Figure 8. Performance comparison of Intel MPI Library and Open MPI
Although parallel scalability based on images per second appears linear, scaling based on time is sublinear, indicating application inefficiency. Further analysis revealed that the frequency of evaluations did not correctly scale according to the total number of nodes. As the number of nodes increased, so did the frequency of evaluations. Also, these evaluations were done by the MPI master rank, so all other ranks stalled until the master rank finished the evaluation. We fixed this issue by performing the evaluation step every 15 training iterations, regardless of the number of nodes (Figures 9 and 10). This modification did not affect model accuracy.
Figure 9. Fraction of total time spent on training and evaluation before optimization (left) and after optimization (right)

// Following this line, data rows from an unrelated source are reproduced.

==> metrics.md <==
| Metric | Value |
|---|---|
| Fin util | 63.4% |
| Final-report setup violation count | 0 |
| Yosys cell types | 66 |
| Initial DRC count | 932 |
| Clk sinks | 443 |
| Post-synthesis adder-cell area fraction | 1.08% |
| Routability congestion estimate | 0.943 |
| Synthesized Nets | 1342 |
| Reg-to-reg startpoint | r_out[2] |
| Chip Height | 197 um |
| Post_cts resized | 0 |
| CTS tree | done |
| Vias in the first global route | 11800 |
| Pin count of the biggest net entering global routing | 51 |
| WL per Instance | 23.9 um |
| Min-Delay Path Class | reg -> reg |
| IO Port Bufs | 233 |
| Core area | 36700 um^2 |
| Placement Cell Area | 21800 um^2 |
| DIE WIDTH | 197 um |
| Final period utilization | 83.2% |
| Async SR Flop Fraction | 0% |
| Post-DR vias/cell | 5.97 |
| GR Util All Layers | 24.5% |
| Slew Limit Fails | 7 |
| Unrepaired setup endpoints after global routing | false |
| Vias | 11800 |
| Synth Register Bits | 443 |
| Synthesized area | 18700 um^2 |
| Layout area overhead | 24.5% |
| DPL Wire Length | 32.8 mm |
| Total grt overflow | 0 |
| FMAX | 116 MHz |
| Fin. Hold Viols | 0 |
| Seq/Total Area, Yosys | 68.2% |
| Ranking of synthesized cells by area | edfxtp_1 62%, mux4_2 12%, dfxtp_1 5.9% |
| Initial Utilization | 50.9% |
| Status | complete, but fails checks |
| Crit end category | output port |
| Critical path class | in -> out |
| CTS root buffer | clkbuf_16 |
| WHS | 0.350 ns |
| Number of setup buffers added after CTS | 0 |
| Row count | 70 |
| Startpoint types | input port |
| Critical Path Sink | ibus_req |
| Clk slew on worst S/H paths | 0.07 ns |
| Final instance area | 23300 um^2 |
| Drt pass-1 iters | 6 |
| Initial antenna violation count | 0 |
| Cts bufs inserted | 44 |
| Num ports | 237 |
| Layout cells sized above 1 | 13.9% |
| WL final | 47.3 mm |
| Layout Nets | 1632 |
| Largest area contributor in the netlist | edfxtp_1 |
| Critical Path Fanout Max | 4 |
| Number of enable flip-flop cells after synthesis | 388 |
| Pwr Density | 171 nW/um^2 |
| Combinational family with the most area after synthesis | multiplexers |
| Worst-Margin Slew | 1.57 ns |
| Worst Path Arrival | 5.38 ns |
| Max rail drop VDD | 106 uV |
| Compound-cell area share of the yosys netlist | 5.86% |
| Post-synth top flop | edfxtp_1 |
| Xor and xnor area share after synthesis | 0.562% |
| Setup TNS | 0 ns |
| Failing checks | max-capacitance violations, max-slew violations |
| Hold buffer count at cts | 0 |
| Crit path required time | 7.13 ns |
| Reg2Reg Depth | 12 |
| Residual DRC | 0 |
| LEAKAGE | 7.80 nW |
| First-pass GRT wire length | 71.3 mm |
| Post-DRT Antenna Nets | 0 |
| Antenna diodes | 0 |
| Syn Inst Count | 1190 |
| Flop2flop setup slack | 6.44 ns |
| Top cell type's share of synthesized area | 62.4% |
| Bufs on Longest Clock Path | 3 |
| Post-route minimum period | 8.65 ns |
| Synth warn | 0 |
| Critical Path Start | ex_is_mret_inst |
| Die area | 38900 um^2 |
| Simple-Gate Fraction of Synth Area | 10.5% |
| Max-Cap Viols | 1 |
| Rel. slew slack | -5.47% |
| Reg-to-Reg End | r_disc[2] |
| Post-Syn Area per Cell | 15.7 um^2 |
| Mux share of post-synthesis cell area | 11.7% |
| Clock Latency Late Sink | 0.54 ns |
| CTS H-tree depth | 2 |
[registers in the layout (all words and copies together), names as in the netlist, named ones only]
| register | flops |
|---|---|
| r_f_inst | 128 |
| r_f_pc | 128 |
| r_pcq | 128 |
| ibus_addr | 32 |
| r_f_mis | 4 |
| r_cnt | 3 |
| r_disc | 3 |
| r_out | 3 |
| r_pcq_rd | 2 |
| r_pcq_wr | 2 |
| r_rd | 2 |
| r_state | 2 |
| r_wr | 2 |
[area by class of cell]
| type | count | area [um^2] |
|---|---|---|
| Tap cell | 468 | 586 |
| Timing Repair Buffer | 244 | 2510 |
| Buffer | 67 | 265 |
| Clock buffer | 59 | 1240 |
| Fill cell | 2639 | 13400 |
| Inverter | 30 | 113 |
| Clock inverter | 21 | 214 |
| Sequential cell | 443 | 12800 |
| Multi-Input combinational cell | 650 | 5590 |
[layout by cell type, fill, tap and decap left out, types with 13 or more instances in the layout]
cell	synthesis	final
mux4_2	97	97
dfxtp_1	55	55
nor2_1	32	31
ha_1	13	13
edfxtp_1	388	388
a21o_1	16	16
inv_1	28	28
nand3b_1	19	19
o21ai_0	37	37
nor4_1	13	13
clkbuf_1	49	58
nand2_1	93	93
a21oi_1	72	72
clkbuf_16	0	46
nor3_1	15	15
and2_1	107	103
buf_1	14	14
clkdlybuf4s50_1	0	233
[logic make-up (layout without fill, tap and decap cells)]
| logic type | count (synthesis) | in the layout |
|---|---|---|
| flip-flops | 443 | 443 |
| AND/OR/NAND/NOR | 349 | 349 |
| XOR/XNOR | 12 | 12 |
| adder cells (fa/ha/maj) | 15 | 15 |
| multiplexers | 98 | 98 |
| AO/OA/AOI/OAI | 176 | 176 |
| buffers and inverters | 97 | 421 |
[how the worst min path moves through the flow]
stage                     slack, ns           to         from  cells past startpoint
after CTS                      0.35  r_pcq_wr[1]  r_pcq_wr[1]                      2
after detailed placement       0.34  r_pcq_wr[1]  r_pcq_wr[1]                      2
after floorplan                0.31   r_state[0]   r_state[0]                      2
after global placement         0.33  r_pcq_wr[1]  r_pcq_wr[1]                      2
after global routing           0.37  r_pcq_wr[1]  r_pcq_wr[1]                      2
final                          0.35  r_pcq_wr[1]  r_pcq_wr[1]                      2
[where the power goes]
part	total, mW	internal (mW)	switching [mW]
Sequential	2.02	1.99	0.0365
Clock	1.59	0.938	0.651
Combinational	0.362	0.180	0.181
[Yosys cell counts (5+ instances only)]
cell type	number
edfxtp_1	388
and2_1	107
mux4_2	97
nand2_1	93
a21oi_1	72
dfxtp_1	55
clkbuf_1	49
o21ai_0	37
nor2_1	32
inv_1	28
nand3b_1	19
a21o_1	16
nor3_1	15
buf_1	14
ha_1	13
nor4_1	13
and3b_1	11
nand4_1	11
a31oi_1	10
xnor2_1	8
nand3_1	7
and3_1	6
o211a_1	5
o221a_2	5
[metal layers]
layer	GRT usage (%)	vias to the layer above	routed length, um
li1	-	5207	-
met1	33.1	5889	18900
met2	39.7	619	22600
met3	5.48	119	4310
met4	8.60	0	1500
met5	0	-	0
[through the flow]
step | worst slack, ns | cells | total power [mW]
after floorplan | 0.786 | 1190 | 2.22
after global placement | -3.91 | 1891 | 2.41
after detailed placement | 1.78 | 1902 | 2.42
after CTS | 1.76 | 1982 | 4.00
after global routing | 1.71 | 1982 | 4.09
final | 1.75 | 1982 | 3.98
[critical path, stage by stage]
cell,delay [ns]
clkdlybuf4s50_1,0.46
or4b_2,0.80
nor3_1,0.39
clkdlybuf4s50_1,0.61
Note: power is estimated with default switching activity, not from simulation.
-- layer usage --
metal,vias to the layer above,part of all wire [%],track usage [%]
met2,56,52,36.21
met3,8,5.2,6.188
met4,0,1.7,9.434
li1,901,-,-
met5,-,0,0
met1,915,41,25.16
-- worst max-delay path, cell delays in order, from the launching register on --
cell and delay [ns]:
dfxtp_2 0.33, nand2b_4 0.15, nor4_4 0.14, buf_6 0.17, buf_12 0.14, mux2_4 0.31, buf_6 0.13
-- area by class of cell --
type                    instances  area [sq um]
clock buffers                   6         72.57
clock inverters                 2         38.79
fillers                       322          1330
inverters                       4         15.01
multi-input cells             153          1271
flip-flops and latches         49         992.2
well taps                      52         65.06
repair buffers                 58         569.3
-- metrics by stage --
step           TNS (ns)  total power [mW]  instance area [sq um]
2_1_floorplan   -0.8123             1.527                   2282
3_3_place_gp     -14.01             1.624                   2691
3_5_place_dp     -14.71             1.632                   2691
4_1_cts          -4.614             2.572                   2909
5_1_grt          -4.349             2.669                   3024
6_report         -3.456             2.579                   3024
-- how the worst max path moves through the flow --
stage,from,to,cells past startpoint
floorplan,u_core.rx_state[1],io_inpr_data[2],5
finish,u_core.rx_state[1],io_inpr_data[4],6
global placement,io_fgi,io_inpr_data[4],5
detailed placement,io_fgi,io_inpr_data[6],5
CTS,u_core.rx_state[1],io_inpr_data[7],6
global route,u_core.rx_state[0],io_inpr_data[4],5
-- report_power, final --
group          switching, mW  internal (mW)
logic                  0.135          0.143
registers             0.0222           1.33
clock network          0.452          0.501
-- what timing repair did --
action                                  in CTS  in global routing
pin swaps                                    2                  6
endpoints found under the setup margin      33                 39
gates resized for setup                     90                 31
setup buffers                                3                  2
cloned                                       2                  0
File: src/rtl/imem_boot_pkg.sv
// Shared types and defaults for the instruction-memory boot controller.
// Holds the controller state encoding, halt causes and default sizing.
package imem_boot_pkg;

  localparam int DEPTH_DEFAULT      = 64;
  localparam int MAX_CYCLES_DEFAULT = 110;

  typedef enum logic [1:0] {
    ST_IDLE = 2'd0,
    ST_LOAD = 2'd1,
    ST_RUN  = 2'd2,
    ST_HALT = 2'd3
  } state_e;

  typedef enum logic [1:0] {
    HC_NONE        = 2'd0,
    HC_CORE_ERR    = 2'd1,
    HC_FETCH_FAULT = 2'd2,
    HC_TIMEOUT     = 2'd3
  } halt_cause_e;

endpackage

File: src/rtl/imem_ram.sv
// Instruction storage: DEPTH x 32 words, synchronous write, asynchronous read.
// Contents are not reset; the loader defines them.
module imem_ram
  import imem_boot_pkg::*;
#(
  parameter int DEPTH = DEPTH_DEFAULT,
  parameter int AW    = $clog2(DEPTH)
) (
  input  logic          clk,
  input  logic          i_we,
  input  logic [AW-1:0] i_waddr,
  input  logic [31:0]   i_wdata,
  input  logic [AW-1:0] i_raddr,
  output logic [31:0]   o_rdata
);

  logic [31:0] r_mem [DEPTH];

  always_ff @(posedge clk) begin
    if (i_we) begin
      r_mem[i_waddr] <= i_wdata;
    end
  end

  assign o_rdata = r_mem[i_raddr];

endmodule

File: src/rtl/imem_boot_ctrl.sv
// Boot controller: streams a program into instruction memory, runs the core
// with a watchdog cycle limit, and parks it in HALT with a recorded cause.
module imem_boot_ctrl
  import imem_boot_pkg::*;
#(
  parameter int DEPTH      = DEPTH_DEFAULT,
  parameter int MAX_CYCLES = MAX_CYCLES_DEFAULT
) (
  input  logic        clk,
  input  logic        reset,
  input  logic        ld_valid,
  output logic        ld_ready,
  input  logic [31:0] ld_data,
  input  logic        ld_last,
  input  logic        start,
  input  logic        restart,
  output logic        core_reset,
  input  logic [31:0] pc_islemci,
  output logic [31:0] komut_islemci,
  input  logic        hata_islemci,
  output logic [1:0]  state,
  output logic        prog_loaded,
  output logic [1:0]  halt_cause,
  output logic [15:0] cyc_cnt
);

  localparam int AW = $clog2(DEPTH);

  state_e      r_state;
  halt_cause_e r_halt_cause;
  logic [AW-1:0] r_wptr;
  logic          r_core_reset;
  logic          r_prog_loaded;
  logic [15:0]   r_cyc_cnt;

  logic        w_accept;
  logic        w_addr_hi;
  logic        w_fault;
  logic [31:0] w_rdata;

  // Writes are gated by the registered state, so an async reset kills them at once.
  assign w_accept  = (r_state == ST_LOAD) && ld_valid;
  assign w_addr_hi = |pc_islemci[31:AW+2];
  assign w_fault   = (pc_islemci[1:0] != 2'b00) || w_addr_hi;

  imem_ram #(
    .DEPTH (DEPTH),
    .AW    (AW)
  ) u_ram (
    .clk     (clk),
    .i_we    (w_accept),
    .i_waddr (r_wptr),
    .i_wdata (ld_data),
    .i_raddr (pc_islemci[AW+1:2]),
    .o_rdata (w_rdata)
  );

  always_ff @(posedge clk or negedge reset) begin
    if (!reset) begin
      r_state       <= ST_IDLE;
      r_halt_cause  <= HC_NONE;
      r_wptr        <= '0;
      r_core_reset  <= 1'b0;
      r_prog_loaded <= 1'b0;
      r_cyc_cnt     <= '0;
    end else begin
      case (r_state)
        ST_IDLE: begin
          if (ld_valid) begin
            r_state       <= ST_LOAD;
            r_wptr        <= '0;
            r_prog_loaded <= 1'b0;
          end else if (start && r_prog_loaded) begin
            r_state      <= ST_RUN;
            r_cyc_cnt    <= '0;
            r_core_reset <= 1'b1;
          end
        end
        ST_LOAD: begin
          if (ld_valid) begin
            r_wptr <= r_wptr + AW'(1);
            // A full memory ends the load even without ld_last; the rest is dropped.
            if (ld_last || (r_wptr == AW'(DEPTH - 1))) begin
              r_state       <= ST_RUN;
              r_prog_loaded <= 1'b1;
              r_cyc_cnt     <= '0;
              r_core_reset  <= 1'b1;
            end
          end
        end
        ST_RUN: begin
          if (hata_islemci) begin
            r_state      <= ST_HALT;
            r_halt_cause <= HC_CORE_ERR;
            r_core_reset <= 1'b0;
          end else if (w_fault) begin
            r_state      <= ST_HALT;
            r_halt_cause <= HC_FETCH_FAULT;
            r_core_reset <= 1'b0;
          end else if (r_cyc_cnt == 16'(MAX_CYCLES - 1)) begin
            r_state      <= ST_HALT;
            r_halt_cause <= HC_TIMEOUT;
            r_core_reset <= 1'b0;
          end else if (r_cyc_cnt != 16'hFFFF) begin
            r_cyc_cnt <= r_cyc_cnt + 16'd1;
          end
        end
        ST_HALT: begin
          if (restart) begin
            r_state      <= ST_IDLE;
            r_halt_cause <= HC_NONE;
          end
        end
        default: begin
          r_state <= ST_IDLE;
        end
      endcase
    end
  end

  assign ld_ready      = (r_state == ST_LOAD);
  assign komut_islemci = w_addr_hi ? 32'h0 : w_rdata;
  assign core_reset    = r_core_reset;
  assign state         = r_state;
  assign prog_loaded   = r_prog_loaded;
  assign halt_cause    = r_halt_cause;
  assign cyc_cnt       = r_cyc_cnt;

endmodule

Figure 10. Multi-node performance with linear time scaling
In this article, we presented an incremental optimization approach to achieve better S-GAN training performance. Both runtime and source code-based optimizations were performed to resolve memory issues, scaling issues, and single-node performance inefficiencies. Horovod was used to implement distributed training of the S-GAN model on a multi-node cluster. Two MPI libraries (Intel MPI Library and Open MPI) were compared.
Figure 11. Final speedup obtained with Intel MPI Library
Figure 11 summarizes the performance gains from our optimization effort. The single-node optimizations achieved a 2x speedup, while multi-node optimizations resulted with a further 8x speedup, bringing overall time-to-solution down by a factor of 16, with no loss in model accuracy.